I waited past the end of my Glass 30-day return window and 120-day CC
chargeback window because I thought things were going to get better. Instead,
they got worse. I have yet to see a version that works as well as XE11 did.
(Except that once a device has had XE16 installed on it, XE11 won't boot
anymore.)

So, there are a few options for Google at this point. Option one, the default
option, is to just plow forward with the current developers and the current
strategy. Frankly, I don't see this plan working out. There are clearly
process problems, the pace of development has been glacial, and competition is
coming.

Option two is to continue with a different development team, or with a lot
more manpower added to the current development team. I get the impression that
either the software development team is less than half the size it needs to
be, or half the development team is working on secret projects that we're not
seeing and not addressing current pain points.

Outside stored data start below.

**config.mk**
```make
export PLATFORM = sky130hd
export DESIGN_NAME = cca_counter_array
export DESIGN_NICKNAME = d
export VERILOG_FILES = /design/src/verilog/cca_pkg.sv /design/src/verilog/cca_counter_array.sv
export SDC_FILE = /design/constraint.sdc
export NUM_CORES = 1
export LEC_CHECK = 0
export BUFFER_PORTS_ARGS = -buffer_cell sky130_fd_sc_hd__buf_2
export CAP_MARGIN = 20
export CORE_MARGIN = 8
export CORE_UTILIZATION = 57
export DETAILED_ROUTE_END_ITERATION = 8
export GPL_ROUTABILITY_DRIVEN = 0
export PLACE_DENSITY = 0.74
export SYNTH_ARGS = -nofsm -noshare
export SYNTH_HDL_FRONTEND = slang
export SYNTH_SLANG_ARGS = --single-unit
```
**constraint.sdc**
```tcl
create_clock -name clk -period 7.8 [get_ports clk]
set_input_delay 1.17 -clock clk [delete_from_list [all_inputs] [get_ports clk]]
set_output_delay 1.17 -clock clk [all_outputs]
set_load 0.05 [all_outputs]
```
**src/verilog/cca_pkg.sv**
```systemverilog
/*
  Package for the counter array with six capture/compare modules:
  register offsets, field layouts, timebase codes and the state record.
  Assumes an 8-bit register port addressed by a 5-bit byte index.
*/
package cca_pkg;

  // Register offsets
  localparam logic [4:0] ADDR_CTRL = 5'h00;
  localparam logic [4:0] ADDR_MODE = 5'h01;
  localparam logic [4:0] ADDR_CNT_LO = 5'h02;
  localparam logic [4:0] ADDR_CNT_HI = 5'h03;
  localparam logic [4:0] ADDR_MMODE0 = 5'h04;
  localparam logic [4:0] ADDR_CCLO0 = 5'h0a;
  localparam logic [4:0] ADDR_CCHI0 = 5'h10;

  // Field positions in the control and mode registers
  localparam int CTRL_OVF_BIT = 7;
  localparam int CTRL_RUN_BIT = 6;
  localparam int MODE_IDLE_BIT = 7;
  localparam int MODE_TB_LSB = 1;
  localparam int MODE_IE_BIT = 0;

  // Timebase select codes
  localparam logic [2:0] TB_SYS12 = 3'h0;
  localparam logic [2:0] TB_SYS4 = 3'h1;
  localparam logic [2:0] TB_T0 = 3'h2;
  localparam logic [2:0] TB_EXTCNT = 3'h3;
  localparam logic [2:0] TB_SYS = 3'h4;
  localparam logic [2:0] TB_OSC8 = 3'h5;

  // Divider and counter limits
  localparam logic [3:0] PRE_LAST = 4'hb;
  localparam logic [1:0] PRE4_LAST = 2'h3;
  localparam logic [2:0] OSC_DIV_LAST = 3'h7;
  localparam logic [15:0] CNT_MAX = 16'hffff;

  // Input bit positions in the synchroniser vector
  localparam int IN_EXTCNT = 6;
  localparam int IN_OSC = 7;

  // Reset value of every register
  localparam logic [7:0] RST_BYTE = 8'h00;

  // Register port request
  typedef struct packed {
    logic [4:0] addr;
    logic [7:0] wdata;
    logic wr;
    logic rd;
  } cca_req_t;

  // Module mode register, bit 7 down to bit 0
  typedef struct packed {
    logic wide_pwm;
    logic cmp_en;
    logic cap_rise;
    logic cap_fall;
    logic match_en;
    logic toggle_en;
    logic pwm_en;
    logic evt_ie;
  } cca_mode_t;

  // Whole state of the block
  typedef struct packed {
    logic [15:0] cnt;
    logic [7:0] snap;
    logic ovf_flag;
    logic run_ctl;
    logic [5:0] evt_flag;
    logic idle_susp;
    logic [2:0] tb_sel;
    logic ovf_ie;
    cca_mode_t [5:0] mode;
    logic [5:0][15:0] cc;
    logic [3:0] pre;
    logic [2:0] osc_div;
    logic [7:0] s1;
    logic [7:0] s2;
    logic [7:0] s3;
    logic [7:0] lvl;
    logic [7:0] rdata;
    logic irq;
  } cca_state_t;

endpackage

```
**src/verilog/cca_counter_array.sv**
```systemverilog
/*
  Counter array: 16-bit counter with selectable timebase, overflow flag,
  and six capture/compare modules with capture and software timer.
  Assumes a single 50 MHz clock, a one-cycle register port with read data
  in the next cycle, and pin inputs that are asynchronous to clk.
*/
// Function
// Low-byte read snapshots high byte for next read
// Counter reads never disturb counting
// Timebase select picks one of six increments
// External count input no faster than clk/4
// Oscillator/8 timebase synchronised before counting
// Wrap from all-ones to zero sets overflow flag
// Overflow interrupt only when its enable set
// Overflow flag stays set until software clears
// Interrupts need global and array enables
// Idle-suspend clear keeps counting in idle
// Control write during overflow loses the flag
// Software rechecks counter around control bit ops
// Six modules, each 16-bit register and line
// Capture edge chosen by rise/fall bits
// Comparator mode decode: timer, fast, frequency; code decodes only the timer match
// Wide select picks 8 or 16-bit PWM; code has no PWM output, wide_pwm is only stored
// Module event interrupt needs module enable
// Capture copies counter and sets event flag
// Capture input held two cycles to count
// Software timer sets flag on counter match
// Event flags stay set until software clears
// Low-byte write clears, high-byte sets comparator
// Idle-suspend set halts array in idle; code stops only the counter, captures still occur
// Counter advances only while run control set
`timescale 1ns/1ps

module cca_counter_array #(
  parameter int NUM_MOD = 6
) (
  input wire logic clk,
  input wire logic sys_rst,
  input cca_pkg::cca_req_t req,
  output logic [7:0] rd_data,
  input wire logic timer0_ovf,
  input wire logic ext_count_in,
  input wire logic ext_osc_in,
  input wire logic [NUM_MOD-1:0] module_io_line,
  input wire logic cpu_idle,
  input wire logic global_irq_enable,
  input wire logic array_irq_enable,
  output logic irq
);

  cca_pkg::cca_state_t q;
  cca_pkg::cca_state_t d;

  // Helpers shared by the update and the checks
  logic [7:0] lvl_n;
  logic [7:0] rise;
  logic [7:0] fall;
  logic run;
  logic tick;
  logic inc;
  logic [15:0] cnt_inc;
  logic [NUM_MOD-1:0] cap_evt;
  logic [NUM_MOD-1:0] match_evt;
  logic [NUM_MOD-1:0] evt_ie_v;
  logic ctrl_wr;

  // Pin level accepted once second and third stage agree
  always_comb begin
    for (int i = 0; i < 8; i++) begin
      lvl_n[i] = (q.s2[i] == q.s3[i]) ? q.s3[i] : q.lvl[i];
    end
  end

  assign rise = lvl_n & ~q.lvl;
  assign fall = ~lvl_n & q.lvl;
  assign run = q.run_ctl & ~(q.idle_susp & cpu_idle);
  assign inc = run & tick;
  assign cnt_inc = q.cnt + 16'h0001;
  assign ctrl_wr = req.wr && (req.addr == cca_pkg::ADDR_CTRL);

  // Timebase selection
  always_comb begin
    case (q.tb_sel)
      cca_pkg::TB_SYS12: tick = (q.pre == cca_pkg::PRE_LAST);
      cca_pkg::TB_SYS4: tick = (q.pre[1:0] == cca_pkg::PRE4_LAST);
      cca_pkg::TB_T0: tick = timer0_ovf;
      cca_pkg::TB_EXTCNT: tick = fall[cca_pkg::IN_EXTCNT];
      cca_pkg::TB_SYS: tick = 1'b1;
      cca_pkg::TB_OSC8: tick = rise[cca_pkg::IN_OSC] &&
        (q.osc_div == cca_pkg::OSC_DIV_LAST);
      default: tick = 1'b0;
    endcase
  end

  // Module events: capture and comparator match
  always_comb begin
    for (int i = 0; i < NUM_MOD; i++) begin
      cap_evt[i] = ~q.mode[i].match_en & ~q.mode[i].toggle_en &
        ~q.mode[i].pwm_en &
        ((q.mode[i].cap_rise & rise[i]) |
         (q.mode[i].cap_fall & fall[i]));
      match_evt[i] = inc & q.mode[i].cmp_en & q.mode[i].match_en &
        (cnt_inc == q.cc[i]);
      evt_ie_v[i] = q.mode[i].evt_ie;
    end
  end

  // Next state
  always_comb begin
    d = q;
    // Three-stage synchroniser, filtered level
    d.s1 = {ext_osc_in, ext_count_in, module_io_line};
    d.s2 = q.s1;
    d.s3 = q.s2;
    d.lvl = lvl_n;
    d.rdata = cca_pkg::RST_BYTE;
    // Shared divider for clk/12 and clk/4
    d.pre = (q.pre == cca_pkg::PRE_LAST) ? 4'h0 : q.pre + 4'h1;
    if (rise[cca_pkg::IN_OSC]) begin
      d.osc_div = q.osc_div + 3'h1;
    end
    // Counting and overflow
    if (inc) begin
      d.cnt = cnt_inc;
      if (q.cnt == cca_pkg::CNT_MAX) begin
        d.ovf_flag = 1'b1;
      end
    end
    // Capture copies the current count
    for (int i = 0; i < NUM_MOD; i++) begin
      if (cap_evt[i]) begin
        d.cc[i] = q.cnt;
      end
    end
    d.evt_flag = q.evt_flag | cap_evt | match_evt;
    // Register writes
    if (req.wr) begin
      case (req.addr)
        cca_pkg::ADDR_CTRL: begin
          d.ovf_flag = req.wdata[cca_pkg::CTRL_OVF_BIT];
          d.run_ctl = req.wdata[cca_pkg::CTRL_RUN_BIT];
          d.evt_flag = req.wdata[NUM_MOD-1:0] | cap_evt | match_evt;
        end
        cca_pkg::ADDR_MODE: begin
          d.idle_susp = req.wdata[cca_pkg::MODE_IDLE_BIT];
          d.tb_sel = req.wdata[cca_pkg::MODE_TB_LSB +: 3];
          d.ovf_ie = req.wdata[cca_pkg::MODE_IE_BIT];
        end
        cca_pkg::ADDR_CNT_LO: d.cnt[7:0] = req.wdata;
        cca_pkg::ADDR_CNT_HI: d.cnt[15:8] = req.wdata;
        default: begin
        end
      endcase
      for (int i = 0; i < NUM_MOD; i++) begin
        if (req.addr == 5'(cca_pkg::ADDR_MMODE0 + i)) begin
          d.mode[i] = req.wdata;
        end
        if (req.addr == 5'(cca_pkg::ADDR_CCLO0 + i) && !cap_evt[i]) begin
          d.cc[i][7:0] = req.wdata;
          d.mode[i].cmp_en = 1'b0;
        end
        if (req.addr == 5'(cca_pkg::ADDR_CCHI0 + i) && !cap_evt[i]) begin
          d.cc[i][15:8] = req.wdata;
          d.mode[i].cmp_en = 1'b1;
        end
      end
    end
    // Register reads
    if (req.rd) begin
      case (req.addr)
        cca_pkg::ADDR_CTRL: d.rdata = {q.ovf_flag, q.run_ctl,
          q.evt_flag};
        cca_pkg::ADDR_MODE: d.rdata = {q.idle_susp, 3'h0, q.tb_sel,
          q.ovf_ie};
        cca_pkg::ADDR_CNT_LO: begin
          d.rdata = q.cnt[7:0];
          d.snap = q.cnt[15:8];
        end
        cca_pkg::ADDR_CNT_HI: d.rdata = q.snap;
        default: begin
        end
      endcase
      for (int i = 0; i < NUM_MOD; i++) begin
        if (req.addr == 5'(cca_pkg::ADDR_MMODE0 + i)) begin
          d.rdata = q.mode[i];
        end
        if (req.addr == 5'(cca_pkg::ADDR_CCLO0 + i)) begin
          d.rdata = q.cc[i][7:0];
        end
        if (req.addr == 5'(cca_pkg::ADDR_CCHI0 + i)) begin
          d.rdata = q.cc[i][15:8];
        end
      end
    end
    // Combined interrupt request
    d.irq = global_irq_enable & array_irq_enable &
      ((q.ovf_flag & q.ovf_ie) | |(q.evt_flag & evt_ie_v));
  end

  // State register
  always_ff @(posedge clk or posedge sys_rst) begin
    if (sys_rst) begin
      q <= '0;
    end else begin
      q <= d;
    end
  end

  assign rd_data = q.rdata;
  assign irq = q.irq;
endmodule

```
==> impl_metrics.env <==
export IMPL_core_mm2=0.0243
export IMPL_violations="design-rule violations"
export IMPL_rsz0062_at_grt="false"
export IMPL_worst_pin_slew_ns=1.26
export IMPL_async_flop_share_pct=100
export IMPL_grt_ovfl_total=0
export IMPL_layout_common_cells="dfrtp_1, nor2_1, a21oi_1, nand2_1, mux2i_1"
export IMPL_synth_warnings=0
export IMPL_antenna_found_initial=3
export IMPL_ctsRootBufferMaster="clkbuf_16"
export IMPL_synth_seq_area_share_pct=40.7
export IMPL_fin_nets=1543
export IMPL_clockPowerShare_pct=24.0
export IMPL_fin_crit_sh_pct=51.3
export IMPL_first_global_vias=12100
export IMPL_grtUsageTotal_pct=32.1
export IMPL_p_sw_mw=2.19
export IMPL_finalSetupTns_ns=0
export IMPL_timing_critical_path_cells="buf_2 -> nor2b_1 -> nand3b_1 -> o21ai_0 -> o22ai_1 -> o31ai_1 -> a21oi_1 -> o21a_1"
export IMPL_cp_max_fo=33
export IMPL_io_pins=38
export IMPL_ys_top_cells_by_area="dfrtp_1, mux2i_1, a21oi_1"
export IMPL_powerDensity_mw_per_mm2=347
export IMPL_die_area_mm2=0.0300
export IMPL_p_leak_nw=6.68
export IMPL_peakVddDrop_mv=0.266
export IMPL_numCtsBuffers=25
export IMPL_first_pass_iters=9
export IMPL_drt_iter0_drc=2075
export IMPL_highest_layer="met5"
export IMPL_syn_instance_count=1544
export IMPL_grt_max_degree=89
export IMPL_wl_met1_um=18700
export IMPL_hpwl_um=34200
export IMPL_postRouteAntennaNets=0
export IMPL_vias=12700
export IMPL_outcome="complete, but fails checks"
export IMPL_wl_per_cell_um=26.9
export IMPL_switching_share_pct=41.4
export IMPL_ys_flop_type="dfrtp_1"
export IMPL_synth_edf_count=0
export IMPL_dp_cells=1802
export IMPL_path_clk_slew_ns=0.07
export IMPL_hp_class="register to register"
export IMPL_drc=74
export IMPL_synth_cell_type_count=87
export IMPL_dr_wl_met2_um=21000
export IMPL_power_mw=5.30
export IMPL_relSlewSlack_pct=15.5
export IMPL_drive_above_1_share_pct=12.5
export IMPL_vias_per_cell=6.88
export IMPL_layout_commonest_cell="dfrtp_1"
export IMPL_drv_cap=0
export IMPL_synth_top_cell_by_area="dfrtp_1"
export IMPL_initial_utilization_pct=57.9
export IMPL_ys_ff_latch=229
export IMPL_slew_violations=0
export IMPL_p_int_mw=3.10
export IMPL_path_class="primary input to register"
export IMPL_max_stage_delay_ns=0.85
export IMPL_antenna_cells=0
export IMPL_postRouteWirelength_um=49800
export IMPL_synth_avg_cell_area_um2=9.12
export IMPL_timing_fmax_mhz=250
export IMPL_skew_ns=0.0107
export IMPL_whs_ns=0.345
export IMPL_die_w_um=173
export IMPL_setup_violations=0
export IMPL_rows=57
export IMPL_htreeDepth=1
export IMPL_ctsHoldBuffers=0
export IMPL_grt_pass1_wl_um=74900
export IMPL_cts_resized=0
export IMPL_cts_sinks=229
export IMPL_worst_setup_path_end_kind="register"
export IMPL_die_h_um=173
export IMPL_finalHoldViolCount=0
export IMPL_synth_top_cell_area_share_pct=40.7
export IMPL_period_needed_ns=4.00
export IMPL_start_kind="primary input"
export IMPL_cts_buffer_depth=3
export IMPL_wl_met3_um=7360
export IMPL_final_cells=1852
export IMPL_cts_setup_buffers=0
export IMPL_synth_nets=1577
export IMPL_place_ws_ns=3.64
export IMPL_cp_required_ns=8.23
export IMPL_clk_latency_ns=0.55
export IMPL_cp_arrival_ns=4.43
export IMPL_seqPwrFrac_pct=42.1
export IMPL_p_comb_share_pct=33.8
export IMPL_syn_cell_area_mm2=0.0141
export IMPL_cts_tree="done"
export IMPL_layout_setup_ws_ns=3.80
export IMPL_port_buffers=37
export IMPL_area_growth_pct=8.34
export IMPL_slowest_stage="nor2b_1"
## layer usage
metal / GRT usage (%) / vias up
met5: 0 / -
met4: 15.3 / 2
met3: 10.7 / 247
met2: 46.8 / 1014
met1: 42.5 / 6022
li1: - / 5452
## kinds of logic after synthesis
family	Yosys count	synth area share, %
AOI/OAI and AO/OA	383	16.6
xor gates and xnor gates	125	8.11
adders and majority gates	9	0.711
buffers and inverters	138	4.09
DFF	229	40.7
muxes	164	12.3
and+or+nand+nor	496	17.5
## area by class of cell
class | count | area (um2)
clock inverters | 13 | 204
repair buffers | 60 | 393
flip-flops and latches | 229 | 5730
well taps | 324 | 405
inverters | 17 | 71.3
multi-input cells | 1177 | 7790
fillers | 2007 | 9060
clock buffers | 32 | 662
## worst max-delay path, delay by kind of cell
family                 cells  cell delay, ns
buffers and inverters      1            0.48
AND/OR/NAND/NOR            2            1.20
AO/OA/AOI/OAI              5            1.58
## power by group through the flow
stage	Combinational (mW)	Sequential [mW]	Clock (mW)
after floorplan	1.40	1.85	0
after detailed placement	1.72	2.17	0
after CTS	1.73	2.16	1.28
after global routing	1.92	2.22	1.33
final	1.79	2.23	1.27
after global placement	1.67	2.16	0
## path summary, 6_finish.rpt
check / slack [ns] / from / to / cells after the start
max: 3.80 / req[14] / rd_data[0]$_DFF_PP0_ / 8
min: 0.34 / d[31]$_DFF_PP0_ / d[23]$_DFF_PP0_ / 0
max reg2reg: 4.14 / q[216]$_DFF_PP0_ / q[202]$_DFF_PP0_ / 7
min reg2reg: 0.34 / d[31]$_DFF_PP0_ / d[23]$_DFF_PP0_ / 0
max in group asynchronous: 5.64 / sys_rst / q[95]$_DFF_PP0_ / 3
min in group asynchronous: 0.72 / sys_rst / q[10]$_DFF_PP0_ / 2
## Yosys cell counts (all sizes together), types with 7 or more instances
cell type and number:
a31oi 17, mux2 60, buf 43, nor2b 18, nor3b 11, o22ai 18
a211oi 7, and2 7, dfrtp 229, nand4 16, inv 16, or4 8
a22oi 18, nand2b 14, and3 12, nand3b 9, xor2 42, a21oi 159
o21ai 82, mux2i 103, clkbuf 78, nand2 115, a221oi 14, nand3 36
nor2 187, nor4 10, nor3 30, xnor2 82
## through the flow
step | cell area [um2] | util, %
3_5_place_dp | 14300 | 58.9
5_1_grt | 15300 | 62.8
3_3_place_gp | 14300 | 58.9
2_1_floorplan | 14100 | -
4_1_cts | 15200 | 62.5
6_report | 15300 | 62.8
## flip-flops by register name, summed over array words and instances, names as in the netlist
name / count
rd_data: 8
q: 198
d: 16
irq: 1
evt_ie_v: 6
(Power assumes the default switching activity.)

Option three is to make Glass open source. Right now it's exactly as closed as
it legally can be, and this is causing a ton of pain; there are many issues
affecting us developers that we'd be happy to go ahead and fix, but can't.
Google having started from Android, which is open source, and closed it,
really feels like a betrayal of principles. If there are plans to eventually
open it up, then accelerating those plans would make a lot of problems go
away. I've burned a lot of hours trying to get Google to pay attention to bugs
which I probably could've fixed in just a few hours myself. (A leak would also
work.)

When I first heard about and when I first got Glass, I was unreservedly
enthusiastic. Little by little, that turned to anger, as updates broke it in
uses where I had put a lot of effort into getting it working, and Google was
completely unresponsive to my complaints. Now I'm just resigned. I'd like to
see Glass get back on track, but the lack of progress or communication is just
unimaginably frustrating.

This has been a problem for the entire six months I've had Glass. It came, it
worked just long enough for me to set up some really neat things and get
emotionally invested, then Bam! XE12 comes along and breaks it. Start looking
into workarounds, battle the auto-updater which won't let me stay at XE11,
then Bam! Screen dead. Warranty replacement turnaround takes 23 days. Figure I
can wait for XE14, two months drag into three months drag into four months,
XE16 comes out. Instead of a fix for XE12's issues, it renders XE11
unbootable, won't pair with a bluetooth keyboard, removes support for gestures
in regular Android apps, and crashes all the time. But before getting to the
point of finding out it's unusable, it takes some work: got to hunt down new
versions of all the relevant software, because 0% of third-party software is
compatible. So after I've gotten set back up with an only-half-working
launcher and see how broken things are, I start making some noise, and Bam!
Closed: WontFix. So I start making some more noise. Crickets. Oh, here comes
XE17! But not for you, it's missing from the downloads page. Two days later it
auto-updates, and nothing's changed - still crashy, still can't pair with
either of my keyboards, still can't navigate Android apps with gestures.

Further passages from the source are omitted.